Irlandia Północna, czyli nasz pierwszy grupowy rywal na Euro 2016 dzielnie stawił czoła na Cardiff City Stadium Walijczykom, nieszczęśliwie remisując 1:1.
Jakie wnioski możemy wyciągnąć po tym spotkaniu? Niewiele, ale jedno jest pewne. Kluczem będzie szybkie strzelenie bramki, która otworzy mecz bowiem Irlanczycy z północy potrafią zbudować niezwykle szczelną twierdzę przed swoim polem karnym, która jak się dziś przekonali Walijczycy jest niezmiernie trudna do przebycia.

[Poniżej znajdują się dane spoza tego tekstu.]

**src/inc/cswf_pkg.sv**
```systemverilog
package cswf_pkg;

  // ----------------------------------------------------------------
  // Bus addresses and command codes
  // ----------------------------------------------------------------
  localparam logic [6:0] CSWF_OWN_ADDR = 7'h09;
  localparam logic [6:0] CSWF_ARA_ADDR = 7'h0c;
  localparam logic [7:0] CSWF_ARA_REPLY = 8'h89;
  localparam logic [7:0] CSWF_CMD_CAP = 8'h11;
  localparam logic [7:0] CSWF_CMD_MODE = 8'h12;
  localparam logic [7:0] CSWF_CMD_STAT = 8'h13;
  localparam logic [7:0] CSWF_CMD_AMP = 8'h14;
  localparam logic [7:0] CSWF_CMD_VOLT = 8'h15;

  // ----------------------------------------------------------------
  // Capability word
  // ----------------------------------------------------------------
  localparam logic [3:0] CSWF_SPEC_VERSION = 4'h1;
  localparam logic CSWF_SELECTOR_SUPPORT = 1'h0;
  localparam logic [10:0] CSWF_CAP_RSVD = 11'h000;
  localparam logic [15:0] CSWF_CAP_WORD =
    {CSWF_CAP_RSVD, CSWF_SELECTOR_SUPPORT, CSWF_SPEC_VERSION};

  // ----------------------------------------------------------------
  // Mode word bit positions
  // ----------------------------------------------------------------
  localparam int CSWF_MODE_INHIBIT = 0;
  localparam int CSWF_MODE_POLL = 1;
  localparam int CSWF_MODE_DEFAULTS = 2;
  localparam int CSWF_MODE_CLEAR = 3;

  // ----------------------------------------------------------------
  // Status word bit positions
  // ----------------------------------------------------------------
  localparam int CSWF_ST_INHIBIT = 0;
  localparam int CSWF_ST_MASTER = 1;
  localparam int CSWF_ST_VUNREG = 2;
  localparam int CSWF_ST_AUNREG = 3;
  localparam int CSWF_ST_LEVEL = 4;
  localparam int CSWF_ST_AMP_OR = 6;
  localparam int CSWF_ST_VOLT_OR = 7;
  localparam int CSWF_ST_OPEN = 8;
  localparam int CSWF_ST_COLD = 9;
  localparam int CSWF_ST_HOT = 10;
  localparam logic [1:0] CSWF_LEVEL_CODE = 2'h1;
  localparam logic [15:0] CSWF_STAT_RESET = 16'h0010;

  // ----------------------------------------------------------------
  // Byte engine
  // ----------------------------------------------------------------
  localparam logic [3:0] CSWF_BYTE_BITS = 4'h8;
  localparam logic [2:0] CSWF_IDX_ADDR = 3'h0;
  localparam logic [2:0] CSWF_IDX_CMD = 3'h1;
  localparam logic [2:0] CSWF_IDX_LO = 3'h2;
  localparam logic [2:0] CSWF_IDX_HI = 3'h3;
  localparam logic [2:0] CSWF_IDX_OVER = 3'h4;

  typedef enum logic [2:0] {
    CSWF_IDLE,
    CSWF_RX,
    CSWF_ACK,
    CSWF_TX,
    CSWF_MACK,
    CSWF_WAIT
  } cswf_state_t;

endpackage

```
**src/inc/cswf_ctl_if.sv**
```systemverilog
`timescale 1ns/100ps
`default_nettype none

interface cswf_ctl_if;
  logic mode_wr;
  logic amp_wr;
  logic volt_wr;
  logic rd_done;
  logic [15:0] wdata;
  logic [15:0] status;
  logic irq_n;

  modport bus (
    output mode_wr, amp_wr, volt_wr, rd_done, wdata,
    input status, irq_n
  );
  modport ctl (
    input mode_wr, amp_wr, volt_wr, rd_done, wdata,
    output status, irq_n
  );
endinterface

`default_nettype wire

```
**src/design/cswf_charge_ctl.sv**
```systemverilog
`timescale 1ns/100ps
`default_nettype none

module cswf_charge_ctl
  import cswf_pkg::*;
(
  input wire logic mclk_in,                  // 40 MHz clock
  input wire logic rst_in,                   // Async reset, high
  cswf_ctl_if.ctl link,                      // Word writes, status
  input wire logic input_power_flag_in,      // Charge power present
  input wire logic battery_present_in,       // Battery detected
  input wire logic sensor_open_flag_in,      // Thermistor overrange
  input wire logic sensor_low_temp_flag_in,  // Thermistor cold
  input wire logic sensor_high_temp_flag_in, // Thermistor hot
  input wire logic [15:0] amp_limit_in,      // Current ceiling
  input wire logic [15:0] volt_limit_in,     // Voltage ceiling
  output logic irq_n_out,                    // Status change, low
  output logic charge_enable_out,            // Charger may run
  output logic [15:0] amp_setting_out,       // Current DAC word
  output logic [15:0] volt_setting_out       // Voltage DAC word
);

  typedef struct packed {
    logic inhibit;
    logic block;
    logic got_amp;
    logic got_volt;
    logic loaded;
    logic amp_or;
    logic volt_or;
    logic chg_en;
    logic irq_n;
    logic [15:0] amp_req;
    logic [15:0] volt_req;
    logic [15:0] amp_set;
    logic [15:0] volt_set;
    logic [15:0] stat;
  } cswf_ctl_t;

  localparam cswf_ctl_t CTL_RST =
    '{irq_n: 1'b1, stat: CSWF_STAT_RESET, default: '0};

  cswf_ctl_t q;
  cswf_ctl_t d;
  logic [15:0] s;

  always_comb begin
    s = '0;
    s[CSWF_ST_INHIBIT] = q.inhibit;
    s[CSWF_ST_LEVEL +: 2] = CSWF_LEVEL_CODE;
    s[CSWF_ST_AMP_OR] = q.amp_or;
    s[CSWF_ST_VOLT_OR] = q.volt_or;
    s[CSWF_ST_OPEN] = sensor_open_flag_in;
    s[CSWF_ST_COLD] = sensor_low_temp_flag_in;
    s[CSWF_ST_HOT] = sensor_high_temp_flag_in;
    d = q;
    d.stat = s;
    if (link.rd_done) begin
      d.irq_n = 1'b1;
    end
    // A change in the same cycle as the read keeps the line low
    if (s != q.stat) begin
      d.irq_n = 1'b0;
    end
    if (q.got_amp && q.got_volt) begin
      d.amp_set = q.amp_req;
      d.volt_set = q.volt_req;
      d.loaded = 1'b1;
      d.block = 1'b0;
      d.got_amp = 1'b0;
      d.got_volt = 1'b0;
    end
    if (link.amp_wr) begin
      d.got_amp = 1'b1;
      d.amp_or = link.wdata > amp_limit_in;
      d.amp_req = d.amp_or ? amp_limit_in : link.wdata;
    end
    if (link.volt_wr) begin
      d.got_volt = 1'b1;
      d.volt_or = link.wdata > volt_limit_in;
      d.volt_req = d.volt_or ? volt_limit_in : link.wdata;
    end
    if (link.mode_wr) begin
      // Polling request and upper bits have no effect
      d.inhibit = link.wdata[CSWF_MODE_INHIBIT];
      if (link.wdata[CSWF_MODE_CLEAR]) begin
        d.block = 1'b1;
        d.got_amp = 1'b0;
        d.got_volt = 1'b0;
      end
      if (link.wdata[CSWF_MODE_DEFAULTS]) begin
        // Only the controller state; bus engine and interrupt stay
        d.inhibit = 1'b0;
        d.block = 1'b0;
        d.got_amp = 1'b0;
        d.got_volt = 1'b0;
        d.loaded = 1'b0;
        d.amp_or = 1'b0;
        d.volt_or = 1'b0;
        d.amp_req = '0;
        d.volt_req = '0;
        d.amp_set = '0;
        d.volt_set = '0;
      end
    end
    if (!input_power_flag_in || !battery_present_in) begin
      d.inhibit = 1'b0;
    end
    d.chg_en = q.loaded && !q.block && !q.inhibit && input_power_flag_in
      && battery_present_in && !sensor_open_flag_in
      && !sensor_high_temp_flag_in;
  end

  always_ff @(posedge mclk_in or posedge rst_in) begin
    if (rst_in) begin
      q <= CTL_RST;
    end else begin
      q <= d;
    end
  end

  assign link.status = q.stat;
  assign link.irq_n = q.irq_n;
  assign irq_n_out = q.irq_n;
  assign charge_enable_out = q.chg_en;
  assign amp_setting_out = q.amp_set;
  assign volt_setting_out = q.volt_set;
endmodule

`default_nettype wire

```
**src/design/cswf_word_regs.sv**
```systemverilog
`timescale 1ns/100ps
`default_nettype none

module cswf_word_regs
  import cswf_pkg::*;
(
  input wire logic mclk_in,                  // 40 MHz clock
  input wire logic rst_in,                   // Async reset, high
  input wire logic scl_in,                   // Bus clock level
  input wire logic sda_in,                   // Bus data level
  output logic sda_out,                      // Data value when driven
  output logic sda_oe_out,                   // Pull data low
  input wire logic input_power_flag_in,      // Charge power present
  input wire logic battery_present_in,       // Battery detected
  input wire logic sensor_open_flag_in,      // Thermistor overrange
  input wire logic sensor_low_temp_flag_in,  // Thermistor cold
  input wire logic sensor_high_temp_flag_in, // Thermistor hot
  input wire logic [15:0] amp_limit_in,      // Current ceiling
  input wire logic [15:0] volt_limit_in,     // Voltage ceiling
  output logic status_change_irq_n_out,      // Status change, low
  output logic charge_enable_out,            // Charger may run
  output logic [15:0] amp_setting_out,       // Current DAC word
  output logic [15:0] volt_setting_out       // Voltage DAC word
);

  // ----------------------------------------------------------------
  // Byte engine state
  // ----------------------------------------------------------------
  typedef struct packed {
    cswf_state_t st;
    logic scl;
    logic sda;
    logic [7:0] sh;
    logic [3:0] bits;
    logic [2:0] idx;
    logic [7:0] cmd;
    logic has_cmd;
    logic [7:0] tb;
    logic [7:0] hi;
    logic [7:0] lo;
    logic tx_hi;
    logic ara;
    logic nxt_tx;
    logic nak;
    logic sda_oe;
    logic sda_lvl;
    logic mode_wr;
    logic amp_wr;
    logic volt_wr;
    logic rd_done;
    logic [15:0] wdata;
  } cswf_bus_t;

  localparam cswf_bus_t BUS_RST =
    '{st: CSWF_IDLE, scl: 1'b1, sda: 1'b1, default: '0};

  cswf_bus_t q;
  cswf_bus_t d;
  logic scl_rise;
  logic scl_fall;
  logic start_seen;
  logic stop_seen;
  logic byte_end;
  logic [15:0] rd_word;

  cswf_ctl_if link ();

  function automatic logic cswf_known(input logic [7:0] c);
    return c == CSWF_CMD_CAP || c == CSWF_CMD_MODE || c == CSWF_CMD_STAT
      || c == CSWF_CMD_AMP || c == CSWF_CMD_VOLT;
  endfunction

  function automatic logic cswf_readable(input logic [7:0] c);
    return c == CSWF_CMD_CAP || c == CSWF_CMD_STAT;
  endfunction

  function automatic logic cswf_writable(input logic [7:0] c);
    return c == CSWF_CMD_MODE || c == CSWF_CMD_AMP || c == CSWF_CMD_VOLT;
  endfunction

  // ----------------------------------------------------------------
  // Bus conditions
  // ----------------------------------------------------------------
  assign scl_rise = scl_in && !q.scl;
  assign scl_fall = !scl_in && q.scl;
  assign start_seen = scl_in && q.scl && q.sda && !sda_in;
  assign stop_seen = scl_in && q.scl && !q.sda && sda_in;
  assign byte_end = q.st == CSWF_RX && scl_fall
    && q.bits == CSWF_BYTE_BITS;

  // Whole word is captured when the read is addressed, so both bytes
  // come from one status snapshot
  assign rd_word = (q.cmd == CSWF_CMD_STAT) ? link.status
    : CSWF_CAP_WORD;

  // ----------------------------------------------------------------
  // Next state
  // ----------------------------------------------------------------
  always_comb begin
    d = q;
    d.scl = scl_in;
    d.sda = sda_in;
    d.sda_lvl = 1'b0;
    d.mode_wr = 1'b0;
    d.amp_wr = 1'b0;
    d.volt_wr = 1'b0;
    d.rd_done = 1'b0;
    if (start_seen) begin
      // Repeated start keeps the command for the read that follows
      d.st = CSWF_RX;
      d.bits = '0;
      d.idx = CSWF_IDX_ADDR;
      d.sda_oe = 1'b0;
    end else if (stop_seen) begin
      d.st = CSWF_IDLE;
      d.has_cmd = 1'b0;
      d.sda_oe = 1'b0;
    end else begin
      unique case (q.st)
        CSWF_IDLE, CSWF_WAIT: begin
          d.sda_oe = 1'b0;
        end
        CSWF_RX: begin
          if (scl_rise) begin
            d.sh = {q.sh[6:0], sda_in};
            d.bits = q.bits + 4'h1;
          end else if (byte_end) begin
            d.st = CSWF_ACK;
            d.bits = '0;
            d.nak = 1'b0;
            d.nxt_tx = 1'b0;
            d.sda_oe = 1'b1;
            unique case (q.idx)
              CSWF_IDX_ADDR: begin
                if (q.sh == {CSWF_OWN_ADDR, 1'b0}) begin
                  d.idx = CSWF_IDX_CMD;
                end else if (q.sh == {CSWF_OWN_ADDR, 1'b1} && q.has_cmd
                    && cswf_readable(q.cmd)) begin
                  d.nxt_tx = 1'b1;
                  d.tx_hi = 1'b0;
                  d.ara = 1'b0;
                  d.tb = rd_word[7:0];
                  d.hi = rd_word[15:8];
                end else if (q.sh == {CSWF_ARA_ADDR, 1'b1}
                    && !link.irq_n) begin
                  d.nxt_tx = 1'b1;
                  d.tx_hi = 1'b0;
                  d.ara = 1'b1;
                  d.tb = CSWF_ARA_REPLY;
                end else begin
                  d.nak = 1'b1;
                  d.sda_oe = 1'b0;
                end
              end
              CSWF_IDX_CMD: begin
                if (cswf_known(q.sh)) begin
                  d.cmd = q.sh;
                  d.has_cmd = 1'b1;
                  d.idx = CSWF_IDX_LO;
                end else begin
                  d.nak = 1'b1;
                  d.sda_oe = 1'b0;
                end
              end
              CSWF_IDX_LO: begin
                if (cswf_writable(q.cmd)) begin
                  d.lo = q.sh;
                  d.idx = CSWF_IDX_HI;
                end else begin
                  d.nak = 1'b1;
                  d.sda_oe = 1'b0;
                end
              end
              CSWF_IDX_HI: begin
                d.wdata = {q.sh, q.lo};
                d.idx = CSWF_IDX_OVER;
                d.mode_wr = q.cmd == CSWF_CMD_MODE;
                d.amp_wr = q.cmd == CSWF_CMD_AMP;
                d.volt_wr = q.cmd == CSWF_CMD_VOLT;
              end
              default: begin
                d.nak = 1'b1;
                d.sda_oe = 1'b0;
              end
            endcase
          end
        end
        CSWF_ACK: begin
          if (scl_fall) begin
            d.sda_oe = 1'b0;
            if (q.nak) begin
              d.st = CSWF_WAIT;
            end else if (q.nxt_tx) begin
              d.st = CSWF_TX;
              d.sda_oe = !q.tb[7];
              d.tb = {q.tb[6:0], 1'b0};
              d.bits = 4'h1;
            end else begin
              d.st = CSWF_RX;
              d.bits = '0;
            end
          end
        end
        CSWF_TX: begin
          if (scl_fall) begin
            if (q.bits == CSWF_BYTE_BITS) begin
              d.st = CSWF_MACK;
              d.sda_oe = 1'b0;
            end else begin
              d.sda_oe = !q.tb[7];
              d.tb = {q.tb[6:0], 1'b0};
              d.bits = q.bits + 4'h1;
            end
          end
        end
        CSWF_MACK: begin
          if (scl_rise) begin
            if (!sda_in && !q.tx_hi && !q.ara) begin
              d.tx_hi = 1'b1;
              d.tb = q.hi;
              d.st = CSWF_ACK;
              d.nxt_tx = 1'b1;
              d.nak = 1'b0;
            end else begin
              // Master ack or nack both close a complete read
              d.rd_done = q.ara
                || (q.tx_hi && q.cmd == CSWF_CMD_STAT);
              d.st = CSWF_WAIT;
            end
          end
        end
      endcase
    end
  end

  always_ff @(posedge mclk_in or posedge rst_in) begin
    if (rst_in) begin
      q <= BUS_RST;
    end else begin
      q <= d;
    end
  end

  assign sda_out = q.sda_lvl;
  assign sda_oe_out = q.sda_oe;
  assign link.mode_wr = q.mode_wr;
  assign link.amp_wr = q.amp_wr;
  assign link.volt_wr = q.volt_wr;
  assign link.rd_done = q.rd_done;
  assign link.wdata = q.wdata;

  // ----------------------------------------------------------------
  // Charger controller
  // ----------------------------------------------------------------
  cswf_charge_ctl u_ctl (
    .mclk_in(mclk_in),
    .rst_in(rst_in),
    .link(link.ctl),
    .input_power_flag_in(input_power_flag_in),
    .battery_present_in(battery_present_in),
    .sensor_open_flag_in(sensor_open_flag_in),
    .sensor_low_temp_flag_in(sensor_low_temp_flag_in),
    .sensor_high_temp_flag_in(sensor_high_temp_flag_in),
    .amp_limit_in(amp_limit_in),
    .volt_limit_in(volt_limit_in),
    .irq_n_out(status_change_irq_n_out),
    .charge_enable_out(charge_enable_out),
    .amp_setting_out(amp_setting_out),
    .volt_setting_out(volt_setting_out)
  );
endmodule

`default_nettype wire

```
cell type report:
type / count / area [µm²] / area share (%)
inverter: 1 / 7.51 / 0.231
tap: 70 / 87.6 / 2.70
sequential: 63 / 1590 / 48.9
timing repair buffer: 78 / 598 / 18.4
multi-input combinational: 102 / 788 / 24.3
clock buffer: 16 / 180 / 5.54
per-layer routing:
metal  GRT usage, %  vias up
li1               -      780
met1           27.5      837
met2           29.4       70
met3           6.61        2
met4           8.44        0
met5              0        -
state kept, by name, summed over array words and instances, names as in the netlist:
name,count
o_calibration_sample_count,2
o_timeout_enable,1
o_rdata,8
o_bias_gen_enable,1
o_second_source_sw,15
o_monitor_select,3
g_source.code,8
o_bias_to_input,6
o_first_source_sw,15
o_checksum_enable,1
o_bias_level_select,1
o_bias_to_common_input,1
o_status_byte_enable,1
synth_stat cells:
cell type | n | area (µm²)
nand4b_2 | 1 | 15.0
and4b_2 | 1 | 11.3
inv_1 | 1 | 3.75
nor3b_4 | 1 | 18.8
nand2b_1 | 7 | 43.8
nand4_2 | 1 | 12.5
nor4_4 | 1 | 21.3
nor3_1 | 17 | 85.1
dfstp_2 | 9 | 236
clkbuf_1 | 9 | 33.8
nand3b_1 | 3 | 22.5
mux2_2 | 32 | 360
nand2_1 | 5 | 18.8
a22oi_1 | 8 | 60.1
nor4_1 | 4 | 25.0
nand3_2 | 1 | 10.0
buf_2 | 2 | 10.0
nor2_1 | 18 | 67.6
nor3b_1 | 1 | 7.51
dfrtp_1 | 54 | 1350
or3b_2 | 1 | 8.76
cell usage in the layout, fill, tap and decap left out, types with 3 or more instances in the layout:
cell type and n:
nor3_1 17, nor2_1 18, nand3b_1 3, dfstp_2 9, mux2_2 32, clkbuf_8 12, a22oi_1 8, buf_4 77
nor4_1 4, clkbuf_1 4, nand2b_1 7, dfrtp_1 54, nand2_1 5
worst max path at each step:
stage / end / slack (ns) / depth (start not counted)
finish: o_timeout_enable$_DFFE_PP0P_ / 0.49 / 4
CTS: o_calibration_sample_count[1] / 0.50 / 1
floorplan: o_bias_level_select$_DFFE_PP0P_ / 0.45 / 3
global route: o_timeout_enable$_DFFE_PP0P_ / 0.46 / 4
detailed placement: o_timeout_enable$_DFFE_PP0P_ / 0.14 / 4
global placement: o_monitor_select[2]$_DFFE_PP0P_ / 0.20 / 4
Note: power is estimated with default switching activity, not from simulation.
==> config.mk <==
export PLATFORM = sky130hd
export DESIGN_NAME = sro_standby_reset
export DESIGN_NICKNAME = d
export VERILOG_FILES = /design/src/rtl/sro_sync.v /design/src/rtl/sro_stab_counter.v /design/src/rtl/sro_standby_reset.v
export VERILOG_INCLUDE_DIRS = /design/src /design/src/rtl
export SDC_FILE = /design/constraint.sdc
export NUM_CORES = 1
export LEC_CHECK = 0
export ABC_AREA = 1
export ABC_CLOCK_PERIOD_IN_PS = 3000
export BUFFER_PORTS_ARGS = -buffer_cell sky130_fd_sc_hd__buf_2
export CORE_UTILIZATION = 55
export DETAILED_ROUTE_END_ITERATION = 7
export MAX_ROUTING_LAYER = met4
export PLACE_DENSITY = 0.89
export RECOVER_POWER = 100
export SLEW_MARGIN = 20
export SYNTH_ARGS = -nofsm -noshare
export SYNTH_HDL_FRONTEND = slang
export SYNTH_SLANG_ARGS = --single-unit
==> constraint.sdc <==
create_clock -name clock -period 3 [get_ports clock]
set_clock_uncertainty 0.05 [all_clocks]
set_input_delay 0.6 -clock clock [delete_from_list [all_inputs] [get_ports clock]]
set_output_delay 0.6 -clock clock [all_outputs]
set_load 0.1 [all_outputs]
==> src/rtl/sro_defs.vh <==
`ifndef SRO_DEFS_VH
`define SRO_DEFS_VH
// ------------------------------------------------------------
// register byte offsets
// ------------------------------------------------------------
`define SRO_OFF_CTRL 12'h000
`define SRO_OFF_SEL 12'h004
`define SRO_OFF_STAT 12'h008
`define SRO_OFF_OPT 12'h00C
`define SRO_OFF_RSTCAUSE 12'h010
`define SRO_OFF_IRQST 12'h014
`define SRO_OFF_IRQMSK 12'h018
// ------------------------------------------------------------
// control register fields
// ------------------------------------------------------------
`define SRO_CTRL_IDLE 0
`define SRO_CTRL_OSCOFF 1
`define SRO_CTRL_CPUSRC_LO 2
`define SRO_CTRL_XTAL_EN 4
// cpu clock source codes
`define SRO_SRC_FAST 2'h0
`define SRO_SRC_SUB 2'h1
`define SRO_SRC_XTAL 2'h2
// ------------------------------------------------------------
// option byte locations and fields, illegal opcode
// ------------------------------------------------------------
`define SRO_OPT_PRI_ADDR 20'h000C0
`define SRO_OPT_ALT_ADDR 20'h010C0
`define SRO_OPT_BYTES 3'h4
`define SRO_WDT_IRQ_BIT 7
`define SRO_RESERVED_OPT 8'hFF
`define SRO_ILLEGAL_OPCODE 8'hFF
// ------------------------------------------------------------
// reset values and timing
// ------------------------------------------------------------
`define SRO_SEL_RESET 3'h7
`define SRO_STAB_BASE_CYC 256
`define SRO_RST_STRETCH 4'hF
`endif

==> src/rtl/sro_sync.v <==
module sro_sync #(
  parameter WIDTH = 1
) (
  input wire clock,
  input wire rst_b,
  input wire [WIDTH-1:0] async_in,
  output reg [WIDTH-1:0] sync_out
);
  reg [WIDTH-1:0] s1_reg;
  reg [WIDTH-1:0] s2_reg;
  reg [WIDTH-1:0] s3_reg;
  genvar i;
  // ------------------------------------------------------------
  // three stages, change taken once stage two and three agree
  // ------------------------------------------------------------
  always @(posedge clock) begin
    if (!rst_b) begin
      s1_reg <= {WIDTH{1'b0}};
      s2_reg <= {WIDTH{1'b0}};
      s3_reg <= {WIDTH{1'b0}};
    end else begin
      s1_reg <= async_in;
      s2_reg <= s1_reg;
      s3_reg <= s2_reg;
    end
  end
  generate
    for (i = 0; i < WIDTH; i = i + 1) begin : g_bit
      always @(posedge clock) begin
        if (!rst_b) begin
          sync_out[i] <= 1'b0;
        end else if (s2_reg[i] == s3_reg[i]) begin
          sync_out[i] <= s3_reg[i];
        end
      end
    end
  endgenerate
endmodule

==> src/rtl/sro_stab_counter.v <==
module sro_stab_counter #(
  parameter BASE = 256
) (
  input wire clock,
  input wire rst_b,
  input wire start,
  input wire [2:0] sel,
  output reg [7:0] progress,
  output reg done
);
  reg [18:0] count_reg;
  reg [18:0] limit;
  reg running_reg;
  integer k;
  // ------------------------------------------------------------
  // limit doubles per select step
  // ------------------------------------------------------------
  always @* begin
    limit = BASE[18:0] << sel;
  end
  always @(posedge clock) begin
    if (!rst_b) begin
      count_reg <= 19'h00000;
      running_reg <= 1'b0;
      done <= 1'b0;
      progress <= 8'h00;
    end else if (start) begin
      count_reg <= 19'h00000;
      running_reg <= 1'b1;
      done <= 1'b0;
      progress <= 8'h00;
    end else if (running_reg) begin
      count_reg <= count_reg + 19'h00001;
      for (k = 0; k < 8; k = k + 1) begin
        if (count_reg + 19'h00001 >= (BASE[18:0] << k)) begin
          progress[k] <= 1'b1;
        end
      end
      if (count_reg + 19'h00001 >= limit) begin
        running_reg <= 1'b0;
        done <= 1'b1;
      end
    end
  end
endmodule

W pierwszej połowie gospodarze dominowali, jednak z większego posiadania piłki nie wynikało zbyt wiele. Irlandczycy zabunkrowali się przed własną bramką, o czym może świadczyć brak jakiegokolwiek strzału w stronę bezrobotnego wówczas Hennesseya.
Druga odsłona wyglądała bardzo podobnie, ale w 60. minucie wydarzyło się coś, czego nikt się nie spodziewał. Występujący na co dzień w angielskim Watfordzie Craig Cathcart otworzył wynik spotkania. Taki zbieg okoliczności mógł oznaczać tylko jedno. Goście cofną się jeszcze głębiej. Tak też było, jednak gospodarze w ostatniej chwili zdążyli wyrównać. Na minutę przed końcem Simon Church pewnie wykorzystał rzut karny i ustalił wynik spotkania.